Segment Start: Material provided

===== src/rtl/core/mpps_pkg.sv =====
// Package for the modem power pulse sequencer: transaction types, state and
// phase codes, register map and reset values. No dependencies.
package mpps_pkg;

  localparam int unsigned CfgAddrW = 5;
  localparam int unsigned CfgDataW = 32;
  localparam int unsigned TickW    = 16;
  localparam int unsigned PollW    = 4;

  localparam logic [PollW-1:0] WaitLimit = 4'd3;
  localparam logic [PollW-1:0] CountMax  = 4'd15;

  // power state codes
  localparam logic [2:0] StUnknown = 3'd0;
  localparam logic [2:0] StOn      = 3'd1;
  localparam logic [2:0] StWaitOff = 3'd2;
  localparam logic [2:0] StOff     = 3'd3;
  localparam logic [2:0] StWaitOn  = 3'd4;

  // operation phase codes
  localparam logic [1:0] PhIdle   = 2'd0;
  localparam logic [1:0] PhPulse  = 2'd1;
  localparam logic [1:0] PhSettle = 2'd2;

  typedef enum logic [1:0] {
    REQ_TICK  = 2'd0,
    REQ_POLL  = 2'd1,
    REQ_BLOCK = 2'd2,
    REQ_NONE  = 2'd3
  } req_type_e;

  typedef enum logic [1:0] {
    ACT_NONE  = 2'd0,
    ACT_POWER = 2'd1,
    ACT_RESET = 2'd2
  } act_e;

  // register indexes
  localparam logic [2:0] RegPulseMode   = 3'd0;
  localparam logic [2:0] RegStartTicks  = 3'd1;
  localparam logic [2:0] RegStopTicks   = 3'd2;
  localparam logic [2:0] RegResetTicks  = 3'd3;
  localparam logic [2:0] RegSettleTicks = 3'd4;
  localparam logic [2:0] RegResetLine   = 3'd5;

  localparam logic [TickW-1:0] StartTicksRst  = 16'd1000;
  localparam logic [TickW-1:0] StopTicksRst   = 16'd1000;
  localparam logic [TickW-1:0] ResetTicksRst  = 16'd300;
  localparam logic [TickW-1:0] SettleTicksRst = 16'd20;

  typedef struct packed {
    logic [1:0] req_type;
    logic       modem_alive;
    logic       want_blocked;
  } req_t;

  typedef struct packed {
    logic       power_line;
    logic       reset_line;
    logic [2:0] power_state;
    logic       busy_res;
  } rsp_t;

  typedef struct packed {
    logic [2:0]       fsm;
    logic             active;
    logic [PollW-1:0] polls;
    logic [1:0]       phase;
    logic [TickW-1:0] timer;
    logic             from_req;
    logic             pwr;
    logic             rst;
  } seq_state_t;

endpackage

Segment End: Material provided

**Activity**
Set every record down word for word, omitting none.

**Written response**
===== src/rtl/core/mpps_pkg.sv =====
// Package for the modem power pulse sequencer: transaction types, state and
// phase codes, register map and reset values. No dependencies.
package mpps_pkg;

  localparam int unsigned CfgAddrW = 5;
  localparam int unsigned CfgDataW = 32;
  localparam int unsigned TickW    = 16;
  localparam int unsigned PollW    = 4;

  localparam logic [PollW-1:0] WaitLimit = 4'd3;
  localparam logic [PollW-1:0] CountMax  = 4'd15;

  // power state codes
  localparam logic [2:0] StUnknown = 3'd0;
  localparam logic [2:0] StOn      = 3'd1;
  localparam logic [2:0] StWaitOff = 3'd2;
  localparam logic [2:0] StOff     = 3'd3;
  localparam logic [2:0] StWaitOn  = 3'd4;

  // operation phase codes
  localparam logic [1:0] PhIdle   = 2'd0;
  localparam logic [1:0] PhPulse  = 2'd1;
  localparam logic [1:0] PhSettle = 2'd2;

  typedef enum logic [1:0] {
    REQ_TICK  = 2'd0,
    REQ_POLL  = 2'd1,
    REQ_BLOCK = 2'd2,
    REQ_NONE  = 2'd3
  } req_type_e;

  typedef enum logic [1:0] {
    ACT_NONE  = 2'd0,
    ACT_POWER = 2'd1,
    ACT_RESET = 2'd2
  } act_e;

  // register indexes
  localparam logic [2:0] RegPulseMode   = 3'd0;
  localparam logic [2:0] RegStartTicks  = 3'd1;
  localparam logic [2:0] RegStopTicks   = 3'd2;
  localparam logic [2:0] RegResetTicks  = 3'd3;
  localparam logic [2:0] RegSettleTicks = 3'd4;
  localparam logic [2:0] RegResetLine   = 3'd5;

  localparam logic [TickW-1:0] StartTicksRst  = 16'd1000;
  localparam logic [TickW-1:0] StopTicksRst   = 16'd1000;
  localparam logic [TickW-1:0] ResetTicksRst  = 16'd300;
  localparam logic [TickW-1:0] SettleTicksRst = 16'd20;

  typedef struct packed {
    logic [1:0] req_type;
    logic       modem_alive;
    logic       want_blocked;
  } req_t;

  typedef struct packed {
    logic       power_line;
    logic       reset_line;
    logic [2:0] power_state;
    logic       busy_res;
  } rsp_t;

  typedef struct packed {
    logic [2:0]       fsm;
    logic             active;
    logic [PollW-1:0] polls;
    logic [1:0]       phase;
    logic [TickW-1:0] timer;
    logic             from_req;
    logic             pwr;
    logic             rst;
  } seq_state_t;

endpackage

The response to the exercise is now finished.